A new assembly line test for solar quantum efficiency, developed in the US by the National Renewable Energy Laboratory (NREL), assesses the quality of individual solar cells 1,000 faster than previous tests.
The Flash Quantum Efficiency System for Solar Cells, or Flash QE, use LED lights to test how well each solar cell converts certain wavelengths of light in the solar spectrum - red or blue, for instance – from sunlight into electricity. In this way, solar cells can be sorted and matched to their specific quantum efficiency and placed in the same solar panel, maximising energy efficiency of the system.
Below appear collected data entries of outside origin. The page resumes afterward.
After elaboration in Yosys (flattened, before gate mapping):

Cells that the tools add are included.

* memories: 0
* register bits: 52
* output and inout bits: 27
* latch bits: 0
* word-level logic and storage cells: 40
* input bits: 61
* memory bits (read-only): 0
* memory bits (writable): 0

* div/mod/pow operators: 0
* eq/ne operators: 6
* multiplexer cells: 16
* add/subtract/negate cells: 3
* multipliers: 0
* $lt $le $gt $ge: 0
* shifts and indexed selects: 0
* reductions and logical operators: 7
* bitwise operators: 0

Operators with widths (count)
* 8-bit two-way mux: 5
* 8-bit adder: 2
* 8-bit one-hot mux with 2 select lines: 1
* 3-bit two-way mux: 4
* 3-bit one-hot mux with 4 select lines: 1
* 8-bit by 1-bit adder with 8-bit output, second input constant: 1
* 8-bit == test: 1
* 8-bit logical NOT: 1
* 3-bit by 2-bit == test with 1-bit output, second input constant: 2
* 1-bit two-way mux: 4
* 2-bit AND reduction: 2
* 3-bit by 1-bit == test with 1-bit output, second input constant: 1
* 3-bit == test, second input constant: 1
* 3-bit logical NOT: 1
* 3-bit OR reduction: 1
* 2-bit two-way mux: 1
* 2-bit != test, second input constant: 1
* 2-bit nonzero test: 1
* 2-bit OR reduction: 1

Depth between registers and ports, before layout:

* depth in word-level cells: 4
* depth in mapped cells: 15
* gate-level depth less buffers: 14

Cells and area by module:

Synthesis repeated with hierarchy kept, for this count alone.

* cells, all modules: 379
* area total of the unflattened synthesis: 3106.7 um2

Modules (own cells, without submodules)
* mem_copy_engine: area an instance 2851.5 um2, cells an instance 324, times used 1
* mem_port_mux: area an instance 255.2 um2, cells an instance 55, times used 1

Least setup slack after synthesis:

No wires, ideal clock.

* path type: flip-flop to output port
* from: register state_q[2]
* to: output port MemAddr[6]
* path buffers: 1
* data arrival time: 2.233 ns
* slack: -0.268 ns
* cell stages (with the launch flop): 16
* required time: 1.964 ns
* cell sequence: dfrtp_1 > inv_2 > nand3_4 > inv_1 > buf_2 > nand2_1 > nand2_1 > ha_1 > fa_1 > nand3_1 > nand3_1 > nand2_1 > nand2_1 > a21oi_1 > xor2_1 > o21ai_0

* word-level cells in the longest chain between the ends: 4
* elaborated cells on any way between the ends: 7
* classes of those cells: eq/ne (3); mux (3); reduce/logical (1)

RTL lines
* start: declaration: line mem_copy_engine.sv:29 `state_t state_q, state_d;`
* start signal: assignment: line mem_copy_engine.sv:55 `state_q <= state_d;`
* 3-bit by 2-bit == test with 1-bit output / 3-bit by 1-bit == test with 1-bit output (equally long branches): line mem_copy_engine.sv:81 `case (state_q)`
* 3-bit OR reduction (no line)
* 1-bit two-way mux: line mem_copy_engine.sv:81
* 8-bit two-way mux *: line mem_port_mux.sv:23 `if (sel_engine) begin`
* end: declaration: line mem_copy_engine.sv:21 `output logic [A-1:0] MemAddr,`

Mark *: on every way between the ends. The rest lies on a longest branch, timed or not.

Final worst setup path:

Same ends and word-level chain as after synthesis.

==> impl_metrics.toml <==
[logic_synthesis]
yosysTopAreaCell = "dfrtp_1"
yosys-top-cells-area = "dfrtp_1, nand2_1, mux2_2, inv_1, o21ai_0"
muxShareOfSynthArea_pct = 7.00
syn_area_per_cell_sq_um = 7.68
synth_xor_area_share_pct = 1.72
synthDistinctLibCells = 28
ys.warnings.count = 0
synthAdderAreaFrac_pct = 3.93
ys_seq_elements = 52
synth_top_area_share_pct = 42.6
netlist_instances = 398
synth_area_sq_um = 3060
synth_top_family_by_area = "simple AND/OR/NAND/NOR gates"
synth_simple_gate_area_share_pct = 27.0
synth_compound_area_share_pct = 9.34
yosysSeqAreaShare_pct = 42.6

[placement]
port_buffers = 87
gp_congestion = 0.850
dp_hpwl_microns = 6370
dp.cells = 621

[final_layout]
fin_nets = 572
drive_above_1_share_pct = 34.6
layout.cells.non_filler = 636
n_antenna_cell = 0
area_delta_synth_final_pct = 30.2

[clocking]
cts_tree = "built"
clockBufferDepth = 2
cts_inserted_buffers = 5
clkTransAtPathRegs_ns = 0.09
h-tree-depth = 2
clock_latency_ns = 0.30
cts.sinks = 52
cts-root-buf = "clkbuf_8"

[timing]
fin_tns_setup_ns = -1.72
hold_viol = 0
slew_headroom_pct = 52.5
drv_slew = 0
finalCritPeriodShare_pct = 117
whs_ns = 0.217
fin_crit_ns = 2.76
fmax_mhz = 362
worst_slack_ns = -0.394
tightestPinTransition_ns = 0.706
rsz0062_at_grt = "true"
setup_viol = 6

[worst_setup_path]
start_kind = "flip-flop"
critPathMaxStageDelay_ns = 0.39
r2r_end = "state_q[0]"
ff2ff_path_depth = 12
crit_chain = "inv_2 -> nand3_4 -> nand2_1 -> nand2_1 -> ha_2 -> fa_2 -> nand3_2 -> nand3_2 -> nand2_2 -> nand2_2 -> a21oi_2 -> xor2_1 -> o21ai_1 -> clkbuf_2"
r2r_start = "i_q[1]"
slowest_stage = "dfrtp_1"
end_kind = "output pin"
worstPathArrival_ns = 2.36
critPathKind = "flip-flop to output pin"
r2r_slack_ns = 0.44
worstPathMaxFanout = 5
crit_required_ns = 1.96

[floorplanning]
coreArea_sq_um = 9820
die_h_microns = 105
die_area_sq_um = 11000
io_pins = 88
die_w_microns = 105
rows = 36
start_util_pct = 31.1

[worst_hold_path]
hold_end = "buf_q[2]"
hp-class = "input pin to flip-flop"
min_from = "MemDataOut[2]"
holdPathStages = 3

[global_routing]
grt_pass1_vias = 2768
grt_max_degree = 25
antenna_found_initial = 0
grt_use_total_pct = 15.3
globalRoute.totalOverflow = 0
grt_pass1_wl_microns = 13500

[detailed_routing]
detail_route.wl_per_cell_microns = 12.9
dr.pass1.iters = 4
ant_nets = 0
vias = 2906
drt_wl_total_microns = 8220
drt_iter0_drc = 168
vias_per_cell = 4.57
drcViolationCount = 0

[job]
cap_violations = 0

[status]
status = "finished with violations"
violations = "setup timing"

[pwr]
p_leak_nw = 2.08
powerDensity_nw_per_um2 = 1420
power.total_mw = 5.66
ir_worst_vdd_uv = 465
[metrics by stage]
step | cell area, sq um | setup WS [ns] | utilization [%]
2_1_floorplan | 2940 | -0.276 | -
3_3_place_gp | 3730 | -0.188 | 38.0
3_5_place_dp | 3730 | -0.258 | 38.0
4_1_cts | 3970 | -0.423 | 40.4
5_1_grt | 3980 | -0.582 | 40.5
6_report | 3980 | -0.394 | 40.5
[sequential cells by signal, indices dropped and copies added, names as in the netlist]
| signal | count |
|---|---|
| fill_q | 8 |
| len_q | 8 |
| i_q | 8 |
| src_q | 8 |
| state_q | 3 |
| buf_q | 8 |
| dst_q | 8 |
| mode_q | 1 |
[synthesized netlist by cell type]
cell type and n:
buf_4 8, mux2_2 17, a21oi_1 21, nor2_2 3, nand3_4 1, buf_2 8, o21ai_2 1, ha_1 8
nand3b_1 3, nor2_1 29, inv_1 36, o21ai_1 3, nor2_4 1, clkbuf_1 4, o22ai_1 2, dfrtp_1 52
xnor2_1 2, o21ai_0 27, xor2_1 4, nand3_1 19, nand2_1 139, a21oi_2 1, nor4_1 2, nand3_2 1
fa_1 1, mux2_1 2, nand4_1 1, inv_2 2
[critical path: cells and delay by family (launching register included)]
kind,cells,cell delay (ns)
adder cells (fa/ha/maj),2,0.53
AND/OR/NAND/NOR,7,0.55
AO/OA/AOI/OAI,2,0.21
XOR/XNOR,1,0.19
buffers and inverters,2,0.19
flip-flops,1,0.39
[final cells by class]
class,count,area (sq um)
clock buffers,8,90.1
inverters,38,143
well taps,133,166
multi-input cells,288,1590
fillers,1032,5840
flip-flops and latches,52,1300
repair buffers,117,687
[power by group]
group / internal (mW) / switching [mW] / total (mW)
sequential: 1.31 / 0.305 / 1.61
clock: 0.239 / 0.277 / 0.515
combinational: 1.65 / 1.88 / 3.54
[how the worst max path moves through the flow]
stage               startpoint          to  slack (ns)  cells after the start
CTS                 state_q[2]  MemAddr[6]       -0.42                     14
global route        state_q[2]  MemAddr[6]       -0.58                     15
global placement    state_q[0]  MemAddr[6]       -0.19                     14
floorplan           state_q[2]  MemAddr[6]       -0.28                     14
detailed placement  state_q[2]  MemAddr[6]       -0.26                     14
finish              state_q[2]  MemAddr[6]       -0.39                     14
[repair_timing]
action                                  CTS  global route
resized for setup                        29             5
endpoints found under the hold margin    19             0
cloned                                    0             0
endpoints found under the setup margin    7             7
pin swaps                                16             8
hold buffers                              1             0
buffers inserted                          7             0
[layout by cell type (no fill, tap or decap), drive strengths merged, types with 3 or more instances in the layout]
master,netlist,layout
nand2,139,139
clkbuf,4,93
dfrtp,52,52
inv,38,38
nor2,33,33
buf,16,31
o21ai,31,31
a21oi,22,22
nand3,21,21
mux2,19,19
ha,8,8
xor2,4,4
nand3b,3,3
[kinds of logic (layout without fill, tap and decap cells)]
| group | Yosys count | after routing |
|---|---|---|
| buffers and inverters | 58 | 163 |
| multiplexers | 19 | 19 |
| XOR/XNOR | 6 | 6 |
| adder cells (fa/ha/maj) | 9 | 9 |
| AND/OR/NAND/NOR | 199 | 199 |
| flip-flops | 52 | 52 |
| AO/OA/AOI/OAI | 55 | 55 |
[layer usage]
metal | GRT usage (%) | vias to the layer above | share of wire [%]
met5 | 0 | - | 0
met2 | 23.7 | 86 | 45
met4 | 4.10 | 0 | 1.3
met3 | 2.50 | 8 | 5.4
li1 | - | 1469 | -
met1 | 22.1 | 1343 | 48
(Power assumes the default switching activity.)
--- src/rtl/rv32_wb_pkg.sv ---
// rtl/rv32_wb_pkg.sv - shared types and load constants for the RV32I writeback stage
package rv32_wb_pkg;

  typedef enum logic [1:0] {
    WB_ALU = 2'd0,
    WB_MEM = 2'd1,
    WB_PC4 = 2'd2,
    WB_IMM = 2'd3
  } wb_sel_e;

  typedef enum logic [1:0] {
    ST_IDLE     = 2'd0,
    ST_WAIT_MEM = 2'd1,
    ST_WRITE    = 2'd2
  } wb_state_e;

  localparam logic [2:0] F3_LB  = 3'b000;
  localparam logic [2:0] F3_LH  = 3'b001;
  localparam logic [2:0] F3_LW  = 3'b010;
  localparam logic [2:0] F3_LBU = 3'b100;
  localparam logic [2:0] F3_LHU = 3'b101;

endpackage

--- src/rtl/load_align_ext.sv ---
// rtl/load_align_ext.sv - extracts, aligns and extends load data; flags misaligned accesses
module load_align_ext
  import rv32_wb_pkg::*;
#(
  parameter int XLEN = 32
) (
  input  logic [XLEN-1:0] rdata,
  input  logic [2:0]      funct3,
  input  logic [1:0]      addr_lo,
  output logic [XLEN-1:0] data,
  output logic            misalign
);

  logic [7:0]  byte_v;
  logic [15:0] half_v;

  assign byte_v = rdata[{addr_lo, 3'b000} +: 8];
  assign half_v = rdata[{addr_lo[1], 4'b0000} +: 16];

  // Unknown funct3 values fall through to the word path.
  always_comb begin
    data     = rdata;
    misalign = 1'b0;
    case (funct3)
      F3_LB:  data = {{(XLEN-8){byte_v[7]}}, byte_v};
      F3_LBU: data = {{(XLEN-8){1'b0}}, byte_v};
      F3_LH: begin
        data     = {{(XLEN-16){half_v[15]}}, half_v};
        misalign = addr_lo[0];
      end
      F3_LHU: begin
        data     = {{(XLEN-16){1'b0}}, half_v};
        misalign = addr_lo[0];
      end
      F3_LW: begin
        data     = rdata;
        misalign = (addr_lo != 2'b00);
      end
      default: begin
        data     = rdata;
        misalign = (addr_lo != 2'b00);
      end
    endcase
  end

endmodule
`src/rtl/assert_ctl_responder.sv`:
```
// Assertion-control responder: gates per-source failure pulses with on/off/kill
// commands, coalesces them into pending bits and streams reports from a small FIFO.
module assert_ctl_responder #(
  parameter int NUM_SRC    = 4,
  parameter int FIFO_DEPTH = 4,
  parameter int CNT_W      = 16,
  parameter int SRC_W      = $clog2(NUM_SRC)
) (
  input  logic               clk,
  input  logic               rst_n,
  input  logic               ctl_valid,
  output logic               ctl_ready,
  input  logic [1:0]         ctl_op,
  input  logic [NUM_SRC-1:0] ctl_mask,
  input  logic [NUM_SRC-1:0] fail_i,
  output logic               rpt_valid,
  input  logic               rpt_ready,
  output logic [SRC_W-1:0]   rpt_src,
  output logic [CNT_W-1:0]   rpt_seq,
  output logic [NUM_SRC-1:0] enabled_o,
  output logic [CNT_W-1:0]   drop_cnt
);

  localparam int PTR_W = $clog2(FIFO_DEPTH);

  typedef enum logic {IDLE, TURN} state_t;

  state_t             state;
  logic [NUM_SRC-1:0] pending;
  logic [NUM_SRC-1:0] pending_nxt;
  logic [NUM_SRC-1:0] gated;
  logic [NUM_SRC-1:0] kill_mask;
  logic [NUM_SRC-1:0] cand;
  logic [NUM_SRC-1:0] deq;
  logic [SRC_W-1:0]   sel;
  logic               accept;
  logic               enq;
  logic               pop;
  logic               full;
  logic [CNT_W-1:0]   seq;
  logic [CNT_W-1:0]   ndrops;
  logic [CNT_W:0]     drop_sum;
  logic [PTR_W-1:0]   wr_ptr;
  logic [PTR_W-1:0]   rd_ptr;
  logic [PTR_W:0]     count;
  logic [SRC_W-1:0]   mem_src [FIFO_DEPTH];
  logic [CNT_W-1:0]   mem_seq [FIFO_DEPTH];

  assign accept    = ctl_valid && ctl_ready;
  assign kill_mask = (accept && ctl_op == 2'b11) ? ctl_mask : '0;
  assign gated     = fail_i & enabled_o;
  assign full      = (count == (PTR_W+1)'(FIFO_DEPTH));
  assign rpt_valid = (count != '0);
  assign pop       = rpt_valid && rpt_ready;
  assign rpt_src   = rpt_valid ? mem_src[rd_ptr] : '0;
  assign rpt_seq   = rpt_valid ? mem_seq[rd_ptr] : '0;

  always_ff @(posedge clk) begin
    if (!rst_n) begin
      state     <= IDLE;
      ctl_ready <= 1'b1;
      enabled_o <= '1;
    end else begin
      case (state)
        IDLE: begin
          if (ctl_valid) begin
            state     <= TURN;
            ctl_ready <= 1'b0;
            case (ctl_op)
              2'b01:   enabled_o <= enabled_o | ctl_mask;
              2'b10,
              2'b11:   enabled_o <= enabled_o & ~ctl_mask;
              default: enabled_o <= enabled_o;
            endcase
          end
        end
        default: begin
          state     <= IDLE;
          ctl_ready <= 1'b1;
        end
      endcase
    end
  end

  // A source being killed this edge is neither reported nor re-armed by a new failure.
  always_comb begin
    cand = pending & ~kill_mask;
    sel  = '0;
    for (int i = NUM_SRC - 1; i >= 0; i--) begin
      if (cand[i]) sel = SRC_W'(i);
    end
    enq = (|cand) && (!full || pop);
    deq = '0;
    if (enq) deq[sel] = 1'b1;
    pending_nxt = pending;
    ndrops      = '0;
    for (int i = 0; i < NUM_SRC; i++) begin
      if (kill_mask[i]) begin
        pending_nxt[i] = 1'b0;
      end else if (gated[i]) begin
        pending_nxt[i] = 1'b1;
        if (pending[i] && !deq[i]) ndrops = ndrops + CNT_W'(1);
      end else if (deq[i]) begin
        pending_nxt[i] = 1'b0;
      end
    end
    drop_sum = {1'b0, drop_cnt} + {1'b0, ndrops};
  end

  always_ff @(posedge clk) begin
    if (!rst_n) begin
      pending  <= '0;
      drop_cnt <= '0;
      seq      <= '0;
      wr_ptr   <= '0;
      rd_ptr   <= '0;
      count    <= '0;
    end else begin
      pending  <= pending_nxt;
      drop_cnt <= drop_sum[CNT_W] ? '1 : drop_sum[CNT_W-1:0];
      if (enq) begin
        wr_ptr <= wr_ptr + PTR_W'(1);
        seq    <= seq + CNT_W'(1);
      end
      if (pop) rd_ptr <= rd_ptr + PTR_W'(1);
      case ({enq, pop})
        2'b10:   count <= count + (PTR_W+1)'(1);
        2'b01:   count <= count - (PTR_W+1)'(1);
        default: count <= count;
      endcase
    end
  end

  always_ff @(posedge clk) begin
    if (enq) begin
      mem_src[wr_ptr] <= sel;
      mem_seq[wr_ptr] <= seq;
    end
  end

endmodule

```
==> config.mk <==
export PLATFORM = sky130hd
export DESIGN_NAME = seq_alu
export DESIGN_NICKNAME = d
export VERILOG_FILES = /design/src/rtl/seq_alu_pkg.sv /design/src/rtl/seq_alu_mul.sv /design/src/rtl/seq_alu.sv
export SDC_FILE = /design/constraint.sdc
export NUM_CORES = 1
export LEC_CHECK = 0
export CAP_MARGIN = 30
export CORE_UTILIZATION = 40
export CTS_CLUSTER_SIZE = 24
export DETAILED_ROUTE_END_ITERATION = 10
export MAX_ROUTING_LAYER = met4
export PLACE_DENSITY_LB_ADDON = 0.08
export SYNTH_ARGS = -nofsm -noshare
export SYNTH_HDL_FRONTEND = slang
export SYNTH_SLANG_ARGS = --single-unit
export TNS_END_PERCENT = 20
==> constraint.sdc <==
create_clock -name CLK -period 5 [get_ports CLK]
set_input_delay 0.5 -clock CLK [delete_from_list [all_inputs] [get_ports CLK]]
set_output_delay 0.5 -clock CLK [all_outputs]
set_load 0.05 [all_outputs]
==> src/rtl/seq_alu_pkg.sv <==
// seq_alu shared definitions: opcodes, FSM state, counter width.
// Build option SEQ_ALU_SIGNED_MULT_EN selects two's complement MULT.
package seq_alu_pkg;

  localparam logic [2:0] OP_ADD  = 3'b000;
  localparam logic [2:0] OP_SUB  = 3'b001;
  localparam logic [2:0] OP_MULT = 3'b010;
  localparam logic [2:0] OP_AND  = 3'b011;
  localparam logic [2:0] OP_OR   = 3'b100;
  localparam logic [2:0] OP_NAND = 3'b101;
  localparam logic [2:0] OP_NOR  = 3'b110;
  localparam logic [2:0] OP_XOR  = 3'b111;

  typedef enum logic {
    IDLE,
    MUL
  } state_e;

  function automatic int cnt_w(input int w);
    return $clog2(w + 1);
  endfunction

endpackage

==> src/rtl/seq_alu_mul.sv <==
// Radix-2 shift-add multiplier datapath, one multiplier bit per clock.
// SEQ_ALU_SIGNED_MULT_EN: sign-extended sum, subtract on last step.
module seq_alu_mul
  import seq_alu_pkg::*;
#(
  parameter int WIDTH = 32
) (
  input  logic               CLK,
  input  logic               RST_N,
  input  logic               load,
  input  logic               step,
  input  logic [WIDTH-1:0]   mcand_in,
  input  logic [WIDTH-1:0]   mplier_in,
  output logic               last,
  output logic [2*WIDTH-1:0] prod_next
);

  localparam int CW = cnt_w(WIDTH);

  logic [WIDTH-1:0]   mcand_q, mcand_d;
  logic [2*WIDTH-1:0] acc_q, acc_d;
  logic [CW-1:0]      cnt_q, cnt_d;
  logic [WIDTH:0]     ext_hi, ext_mc, sum;

  assign last = (cnt_q == CW'(WIDTH - 1));

`ifdef SEQ_ALU_SIGNED_MULT_EN
  assign ext_hi = {acc_q[2*WIDTH-1], acc_q[2*WIDTH-1:WIDTH]};
  assign ext_mc = {mcand_q[WIDTH-1], mcand_q};
`else
  assign ext_hi = {1'b0, acc_q[2*WIDTH-1:WIDTH]};
  assign ext_mc = {1'b0, mcand_q};
`endif

  always_comb begin
    sum = ext_hi;
    if (acc_q[0]) begin
`ifdef SEQ_ALU_SIGNED_MULT_EN
      // the top multiplier bit carries negative weight
      sum = last ? (ext_hi - ext_mc) : (ext_hi + ext_mc);
`else
      sum = ext_hi + ext_mc;
`endif
    end
  end

  // sum[WIDTH] enters at the top: carry or sign bit
  assign prod_next = {sum, acc_q[WIDTH-1:1]};

  always_comb begin
    mcand_d = mcand_q;
    acc_d   = acc_q;
    cnt_d   = cnt_q;
    if (load) begin
      mcand_d = mcand_in;
      acc_d   = {{WIDTH{1'b0}}, mplier_in};
      cnt_d   = '0;
    end else if (step) begin
      acc_d = prod_next;
      cnt_d = cnt_q + CW'(1);
    end
  end

  always_ff @(posedge CLK or negedge RST_N) begin
    if (!RST_N) begin
      mcand_q <= '0;
      acc_q   <= '0;
      cnt_q   <= '0;
    end else begin
      mcand_q <= mcand_d;
      acc_q   <= acc_d;
      cnt_q   <= cnt_d;
    end
  end

endmodule

==> src/rtl/seq_alu.sv <==
// Handshaked sequential ALU: single-cycle ops plus iterative MULT.
// Build option SEQ_ALU_SIGNED_MULT_EN selects two's complement MULT.
module seq_alu
  import seq_alu_pkg::*;
#(
  parameter int WIDTH = 32
) (
  input  logic             CLK,
  input  logic             RST_N,
  input  logic             start,
  input  logic [2:0]       op,
  input  logic [WIDTH-1:0] inp1,
  input  logic [WIDTH-1:0] inp2,
  output logic             busy,
  output logic             done,
  output logic [WIDTH-1:0] out,
  output logic [WIDTH-1:0] out_hi,
  output logic             zero
);

  state_e             state_q, state_d;
  logic               busy_q, busy_d;
  logic               done_q, done_d;
  logic               zero_q, zero_d;
  logic [WIDTH-1:0]   out_q, out_d;
  logic [WIDTH-1:0]   out_hi_q, out_hi_d;
  logic               accept, load, step, last;
  logic [2*WIDTH-1:0] prod_next;
  logic [WIDTH:0]     alu;

  assign accept = start && (state_q == IDLE);
  assign load   = accept && (op == OP_MULT);
  assign step   = (state_q == MUL);

  seq_alu_mul #(.WIDTH(WIDTH)) u_mul (
    .CLK       (CLK),
    .RST_N     (RST_N),
    .load      (load),
    .step      (step),
    .mcand_in  (inp1),
    .mplier_in (inp2),
    .last      (last),
    .prod_next (prod_next)
  );

  // bit WIDTH is carry/borrow for ADD/SUB, zero otherwise
  always_comb begin
    alu = '0;
    unique case (op)
      OP_ADD:  alu = {1'b0, inp1} + {1'b0, inp2};
      OP_SUB:  alu = {1'b0, inp1} - {1'b0, inp2};
      OP_MULT: alu = '0;
      OP_AND:  alu = {1'b0, inp1 & inp2};
      OP_OR:   alu = {1'b0, inp1 | inp2};
      OP_NAND: alu = {1'b0, ~(inp1 & inp2)};
      OP_NOR:  alu = {1'b0, ~(inp1 | inp2)};
      OP_XOR:  alu = {1'b0, inp1 ^ inp2};
    endcase
  end

  always_comb begin
    state_d  = state_q;
    busy_d   = busy_q;
    done_d   = 1'b0;
    out_d    = out_q;
    out_hi_d = out_hi_q;
    zero_d   = zero_q;
    unique case (state_q)
      IDLE: begin
        if (load) begin
          state_d = MUL;
          busy_d  = 1'b1;
        end else if (accept) begin
          out_d    = alu[WIDTH-1:0];
          out_hi_d = {{(WIDTH-1){1'b0}}, alu[WIDTH]};
          zero_d   = (alu[WIDTH-1:0] == '0);
          done_d   = 1'b1;
        end
      end
      MUL: begin
        if (last) begin
          state_d  = IDLE;
          busy_d   = 1'b0;
          done_d   = 1'b1;
          out_d    = prod_next[WIDTH-1:0];
          out_hi_d = prod_next[2*WIDTH-1:WIDTH];
          zero_d   = (prod_next == '0);
        end
      end
    endcase
  end

  always_ff @(posedge CLK or negedge RST_N) begin
    if (!RST_N) begin
      state_q  <= IDLE;
      busy_q   <= 1'b0;
      done_q   <= 1'b0;
      out_q    <= '0;
      out_hi_q <= '0;
      zero_q   <= 1'b0;
    end else begin
      state_q  <= state_d;
      busy_q   <= busy_d;
      done_q   <= done_d;
      out_q    <= out_d;
      out_hi_q <= out_hi_d;
      zero_q   <= zero_d;
    end
  end

  assign busy   = busy_q;
  assign done   = done_q;
  assign out    = out_q;
  assign out_hi = out_hi_q;
  assign zero   = zero_q;

endmodule
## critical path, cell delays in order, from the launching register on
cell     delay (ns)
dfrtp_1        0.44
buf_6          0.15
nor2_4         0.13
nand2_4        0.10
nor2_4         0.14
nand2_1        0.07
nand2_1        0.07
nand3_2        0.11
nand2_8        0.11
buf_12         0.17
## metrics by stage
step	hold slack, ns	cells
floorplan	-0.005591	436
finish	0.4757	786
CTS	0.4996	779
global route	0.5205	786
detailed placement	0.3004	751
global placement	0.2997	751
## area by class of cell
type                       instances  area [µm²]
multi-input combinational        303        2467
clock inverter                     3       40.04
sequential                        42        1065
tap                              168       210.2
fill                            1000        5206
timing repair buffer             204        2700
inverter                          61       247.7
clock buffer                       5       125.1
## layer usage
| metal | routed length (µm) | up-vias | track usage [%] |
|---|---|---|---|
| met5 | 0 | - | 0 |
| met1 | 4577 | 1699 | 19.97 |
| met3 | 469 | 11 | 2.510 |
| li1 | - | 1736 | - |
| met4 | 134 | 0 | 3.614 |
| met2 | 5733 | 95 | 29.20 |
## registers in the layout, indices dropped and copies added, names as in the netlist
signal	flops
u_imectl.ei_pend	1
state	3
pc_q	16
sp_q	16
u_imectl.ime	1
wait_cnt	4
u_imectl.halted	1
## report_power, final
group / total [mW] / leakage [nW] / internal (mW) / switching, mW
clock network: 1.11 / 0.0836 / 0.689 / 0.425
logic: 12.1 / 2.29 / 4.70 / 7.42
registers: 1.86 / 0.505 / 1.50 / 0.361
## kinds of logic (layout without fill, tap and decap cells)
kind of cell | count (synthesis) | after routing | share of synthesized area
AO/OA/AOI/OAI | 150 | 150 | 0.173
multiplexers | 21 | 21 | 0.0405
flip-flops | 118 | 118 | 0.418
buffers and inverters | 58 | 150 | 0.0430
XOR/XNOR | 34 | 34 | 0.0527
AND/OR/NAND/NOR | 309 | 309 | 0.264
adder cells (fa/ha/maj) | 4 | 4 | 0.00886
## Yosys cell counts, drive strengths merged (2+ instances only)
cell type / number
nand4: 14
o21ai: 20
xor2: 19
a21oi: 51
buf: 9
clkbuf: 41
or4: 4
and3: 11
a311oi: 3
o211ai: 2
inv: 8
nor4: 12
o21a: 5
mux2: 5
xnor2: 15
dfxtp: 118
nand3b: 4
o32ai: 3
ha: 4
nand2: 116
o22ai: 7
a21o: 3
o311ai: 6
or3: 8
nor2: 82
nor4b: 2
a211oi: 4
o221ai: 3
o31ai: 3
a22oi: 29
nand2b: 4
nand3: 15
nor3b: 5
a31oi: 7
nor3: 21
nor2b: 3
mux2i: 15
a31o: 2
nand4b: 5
Previously, only one cell in 1,000 could be tested in this way, with assessments taking up to 20 minutes per cell. Flash QE is so fast it can be incorporated into the manufacturing line, resulting, according to the NREL, in “significant jumps in the efficiency values of future solar modules and arrays that power the fast-growing solar industry as well as much better manufacturing line diagnostics.”
Flash QE is the brainchild two NREL scientists, David Young and Brian Egaas, who used $1,000 to buy LEDs in every colour of the rainbow so they could shoot colours at a solar cell in an effort to try and improve quantum efficiency testing. It wasn’t until a third investigator, Pauls Stradins, suggested they think about the system in terms of the human brain, where data is computed all at once, that “a light just kind of went on.”
The group licensed their prototype quantum efficiency system, Real-time QE, to startup company Tau Science who re-branded it Flash QE and have since patented many parallel projects to the system.
The technology won a 2011 R&D 100 Award as one of the year’s most significant innovations.